SQL code copied to buffer
Learn how to use SQL Correlated Subqueries to perform complex row-by-row comparisons. This lesson explains the difference between standard and correlated subqueries, the execution flow, and practical examples like finding records that exceed their group average. Master performance-critical SQL techniques using the Sakila database.
RU PT

Lesson 6.3: Correlated Subqueries

In the previous lessons, we used "standalone" subqueries that could be run on their own. In this lesson, we introduce Correlated Subqueries - a more advanced type of subquery that depends on cells or values from the outer query.

What is a Correlated Subquery?

A subquery is correlated when it refers to a column from a table in the outer query. Unlike a regular subquery, a correlated subquery cannot be executed independently of the outer query.

How it works:

  1. The database takes a row from the outer query.
  2. It executes the inner query using values from that specific row.
  3. It uses the result of the inner query to satisfy the WHERE (or SELECT) clause.
  4. It moves to the next row and repeats the process.
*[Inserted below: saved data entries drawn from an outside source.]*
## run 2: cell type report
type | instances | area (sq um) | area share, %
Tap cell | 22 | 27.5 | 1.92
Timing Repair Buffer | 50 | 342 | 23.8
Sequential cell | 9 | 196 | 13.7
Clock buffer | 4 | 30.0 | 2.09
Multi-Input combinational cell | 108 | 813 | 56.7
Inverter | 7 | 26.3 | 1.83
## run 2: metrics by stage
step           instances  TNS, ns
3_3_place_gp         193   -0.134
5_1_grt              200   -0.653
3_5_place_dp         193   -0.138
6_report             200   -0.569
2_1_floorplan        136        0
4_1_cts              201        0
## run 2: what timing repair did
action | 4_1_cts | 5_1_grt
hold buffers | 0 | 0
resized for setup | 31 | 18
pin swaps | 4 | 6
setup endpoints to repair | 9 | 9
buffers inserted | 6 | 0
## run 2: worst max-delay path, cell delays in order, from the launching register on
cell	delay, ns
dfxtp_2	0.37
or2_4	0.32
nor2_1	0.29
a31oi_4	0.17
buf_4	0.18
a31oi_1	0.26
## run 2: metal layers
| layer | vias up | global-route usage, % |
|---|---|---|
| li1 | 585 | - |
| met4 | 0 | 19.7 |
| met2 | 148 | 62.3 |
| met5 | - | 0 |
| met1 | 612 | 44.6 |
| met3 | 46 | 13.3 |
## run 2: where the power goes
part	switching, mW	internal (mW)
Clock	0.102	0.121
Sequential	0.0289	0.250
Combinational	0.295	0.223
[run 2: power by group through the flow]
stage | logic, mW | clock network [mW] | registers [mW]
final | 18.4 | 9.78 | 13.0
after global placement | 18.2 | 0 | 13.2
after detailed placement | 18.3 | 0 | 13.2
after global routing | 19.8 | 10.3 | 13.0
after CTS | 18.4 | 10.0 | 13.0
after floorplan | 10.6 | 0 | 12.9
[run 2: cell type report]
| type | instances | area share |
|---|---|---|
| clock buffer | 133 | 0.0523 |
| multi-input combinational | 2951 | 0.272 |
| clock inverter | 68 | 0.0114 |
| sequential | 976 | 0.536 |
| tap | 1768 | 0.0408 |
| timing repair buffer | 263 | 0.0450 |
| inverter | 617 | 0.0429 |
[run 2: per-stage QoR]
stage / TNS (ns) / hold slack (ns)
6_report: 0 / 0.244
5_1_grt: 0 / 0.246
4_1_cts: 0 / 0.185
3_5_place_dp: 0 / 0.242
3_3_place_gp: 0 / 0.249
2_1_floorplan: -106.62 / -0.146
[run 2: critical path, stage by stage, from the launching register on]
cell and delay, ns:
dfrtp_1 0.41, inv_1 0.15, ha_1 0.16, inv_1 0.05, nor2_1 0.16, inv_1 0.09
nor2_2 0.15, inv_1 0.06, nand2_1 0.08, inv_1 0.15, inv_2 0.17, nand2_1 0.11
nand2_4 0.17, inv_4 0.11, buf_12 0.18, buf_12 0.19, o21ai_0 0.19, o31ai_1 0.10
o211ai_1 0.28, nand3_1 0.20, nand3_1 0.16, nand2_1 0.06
==> src/rtl/core/mdsmc_pkg.sv <==
package mdsmc_pkg;

    localparam int unsigned COMMAND_LENGTH = 2;

    localparam logic [1:0] OP_TICK    = 2'd0;
    localparam logic [1:0] OP_RX      = 2'd1;
    localparam logic [1:0] OP_TX_DONE = 2'd2;

    localparam logic [1:0] PH_ADDR  = 2'd0;
    localparam logic [1:0] PH_DELAY = 2'd1;
    localparam logic [1:0] PH_SEND  = 2'd2;
    localparam logic [1:0] PH_DATA  = 2'd3;

    localparam logic [2:0] CMD_NONE       = 3'd0;
    localparam logic [2:0] CMD_STOP       = 3'd1;
    localparam logic [2:0] CMD_RUN_LOW    = 3'd2;
    localparam logic [2:0] CMD_START_HIGH = 3'd3;
    localparam logic [2:0] CMD_SET_HIGH   = 3'd4;

    localparam logic [1:0] MOTOR_STOPPED = 2'd0;
    localparam logic [1:0] MOTOR_LOW     = 2'd1;

    localparam logic [3:0] SPEED_STOP = 4'd0;
    localparam logic [3:0] SPEED_LOW  = 4'd1;

    localparam logic [1:0] REG_STATION_ADDRESS = 2'd0;
    localparam logic [1:0] REG_ADDRESS_TIMEOUT = 2'd1;
    localparam logic [1:0] REG_REPLY_DELAY     = 2'd2;
    localparam logic [1:0] REG_DATA_GAP        = 2'd3;

    localparam int unsigned CFG_INDEX_WIDTH = 2;
    localparam int unsigned CFG_DATA_WIDTH  = 16;

    localparam logic [1:0]  RESET_STATION_ADDRESS = 2'd0;
    localparam logic [15:0] RESET_ADDRESS_TIMEOUT = 16'd20;
    localparam logic [7:0]  RESET_REPLY_DELAY     = 8'd1;
    localparam logic [7:0]  RESET_DATA_GAP        = 8'd4;

    localparam logic [15:0] IDLE_TICKS_MAX = 16'hffff;
    localparam logic [7:0]  WAIT_TICKS_MAX = 8'hff;

    typedef struct packed {
        logic [1:0]  station_address;
        logic [15:0] address_timeout_ticks;
        logic [7:0]  reply_delay_ticks;
        logic [7:0]  data_gap_ticks;
    } cfg_t;

    typedef struct packed {
        logic [1:0] op;
        logic [7:0] rx_byte;
        logic       rx_address_bit;
        logic [1:0] sensor_bits;
        logic [3:0] voltage_index;
        logic [1:0] motor_status;
        logic       testing_mode;
    } item_t;

    typedef struct packed {
        logic [1:0]  phase;
        logic [15:0] idle_ticks;
        logic [7:0]  wait_ticks;
        logic        first_byte_seen;
        logic [7:0]  command_byte0;
        logic [4:0]  remembered_speed;
        logic [7:0]  reply_latch;
    } state_t;

    typedef struct packed {
        logic       tx_valid;
        logic [7:0] tx_byte;
        logic [2:0] motor_command;
        logic       direction;
        logic [3:0] speed_code;
    } result_t;

endpackage

==> src/rtl/core/mdsmc_step.sv <==
module mdsmc_step
(
    input  mdsmc_pkg::cfg_t    cfg,
    input  mdsmc_pkg::item_t   item,
    input  mdsmc_pkg::state_t  cur,
    output mdsmc_pkg::state_t  nxt,
    output mdsmc_pkg::result_t res
);
    import mdsmc_pkg::*;

    logic [15:0] idle_inc;
    logic [7:0]  wait_inc;
    logic [4:0]  speed;
    logic        command_ok;

    assign speed = cur.command_byte0[4:0];

    assign command_ok = (cur.command_byte0 == item.rx_byte)
                     && (cur.command_byte0[7:6] == cfg.station_address)
                     && (speed != cur.remembered_speed);

    always_comb
    begin
        idle_inc = cur.idle_ticks;
        wait_inc = cur.wait_ticks;
        if (item.op == OP_TICK)
        begin
            if (cur.idle_ticks != IDLE_TICKS_MAX)
            begin
                idle_inc = cur.idle_ticks + 16'd1;
            end
            if (cur.wait_ticks != WAIT_TICKS_MAX)
            begin
                wait_inc = cur.wait_ticks + 8'd1;
            end
        end
    end

    always_comb
    begin
        nxt            = cur;
        nxt.idle_ticks = idle_inc;
        nxt.wait_ticks = wait_inc;
        res            = '0;

        unique case (cur.phase)
            PH_ADDR:
            begin
                if (item.op == OP_TICK)
                begin
                    if (idle_inc > cfg.address_timeout_ticks)
                    begin
                        nxt.idle_ticks       = '0;
                        nxt.remembered_speed = '0;
                        if (!item.testing_mode)
                        begin
                            res.motor_command = CMD_STOP;
                        end
                    end
                end
                else if (item.op == OP_RX)
                begin
                    if (item.rx_address_bit && (item.rx_byte == {6'd0, cfg.station_address}))
                    begin
                        nxt.reply_latch = {cfg.station_address, item.voltage_index,
                                           item.sensor_bits};
                        nxt.wait_ticks  = '0;
                        nxt.idle_ticks  = '0;
                        nxt.phase       = PH_DELAY;
                    end
                end
            end
            PH_DELAY:
            begin
                if ((item.op == OP_TICK) && (wait_inc > cfg.reply_delay_ticks))
                begin
                    res.tx_valid = 1'b1;
                    res.tx_byte  = cur.reply_latch;
                    nxt.phase    = PH_SEND;
                end
            end
            PH_SEND:
            begin
                if (item.op == OP_TX_DONE)
                begin
                    nxt.wait_ticks      = '0;
                    nxt.first_byte_seen = 1'b0;
                    nxt.phase           = PH_DATA;
                end
            end
            PH_DATA:
            begin
                if (item.op == OP_TICK)
                begin
                    if (wait_inc > cfg.data_gap_ticks)
                    begin
                        nxt.idle_ticks = '0;
                        nxt.phase      = PH_ADDR;
                    end
                end
                else if (item.op == OP_RX)
                begin
                    nxt.wait_ticks = '0;
                    if (!cur.first_byte_seen)
                    begin
                        nxt.command_byte0   = item.rx_byte;
                        nxt.first_byte_seen = 1'b1;
                    end
                    else
                    begin
                        // second byte completes the command
                        nxt.first_byte_seen = 1'b0;
                        nxt.idle_ticks      = '0;
                        nxt.phase           = PH_ADDR;
                        if (!item.testing_mode && command_ok)
                        begin
                            nxt.remembered_speed = speed;
                            res.direction        = speed[4];
                            res.speed_code       = speed[3:0];
                            if (speed[3:0] == SPEED_STOP)
                            begin
                                res.motor_command = CMD_STOP;
                            end
                            else if (speed[3:0] == SPEED_LOW)
                            begin
                                res.motor_command = CMD_RUN_LOW;
                            end
                            else if ((item.motor_status == MOTOR_STOPPED)
                                  || (item.motor_status == MOTOR_LOW))
                            begin
                                res.motor_command = CMD_START_HIGH;
                            end
                            else
                            begin
                                res.motor_command = CMD_SET_HIGH;
                            end
                        end
                    end
                end
            end
        endcase
    end

endmodule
Performance Note: Because a correlated subquery is potentially executed once for every row in the outer query, it can be slower than a JOIN or a regular subquery on very large datasets.

1. Correlated Subqueries in WHERE

The most common use is to compare a row's value against a set of data related specifically to that row.

Scenario: Find all films that have a replacement cost higher than the average replacement cost of films in the same rating category (e.g., G, PG, R).

SELECT
    title,
    rating,
    replacement_cost
FROM
    film AS f1
WHERE
    replacement_cost > (
        SELECT AVG(replacement_cost)
        FROM film AS f2
        WHERE f1.rating = f2.rating
    );
  • Correlation: f1.rating = f2.rating links the inner query to the current row of the outer query.
  • Logic: For every film, the database calculates the average cost for its specific rating and checks if that film costs more.

2. Correlated Subqueries in SELECT

You can use correlated subqueries to retrieve descriptive data or aggregates for each row without using a GROUP BY clause.

Scenario: Show the list of categories and the title of the longest film in each category.

SELECT
    c.name AS category_name,
    (
        SELECT f.title
        FROM film f
        JOIN film_category fc ON f.film_id = fc.film_id
        WHERE fc.category_id = c.category_id
        ORDER BY f.length DESC
        LIMIT 1) AS longest_film_title
FROM
    category AS c;

3. Correlated Subqueries with EXISTS

We saw the EXISTS operator in the previous lesson. EXISTS is almost always used with a correlated subquery.

Scenario: Find customers who have rented at least one film at a specific store (Store 1).

SELECT
    first_name,
    last_name
FROM
    customer AS c
WHERE
    EXISTS (
        SELECT 1
        FROM rental AS r
        INNER JOIN inventory AS i ON r.inventory_id = i.inventory_id
        WHERE r.customer_id = c.customer_id
        AND i.store_id = 1
    );

Key Takeaways from This Lesson

  • A Correlated Subquery depends on the outer query for its values.
  • It is executed row-by-row (once for each candidate row).
  • Aliases are essential to distinguish between the outer and inner table instances.
  • They are powerful for group-relative comparisons (comparing a row to its own group).
  • Be mindful of performance when using them on millions of records.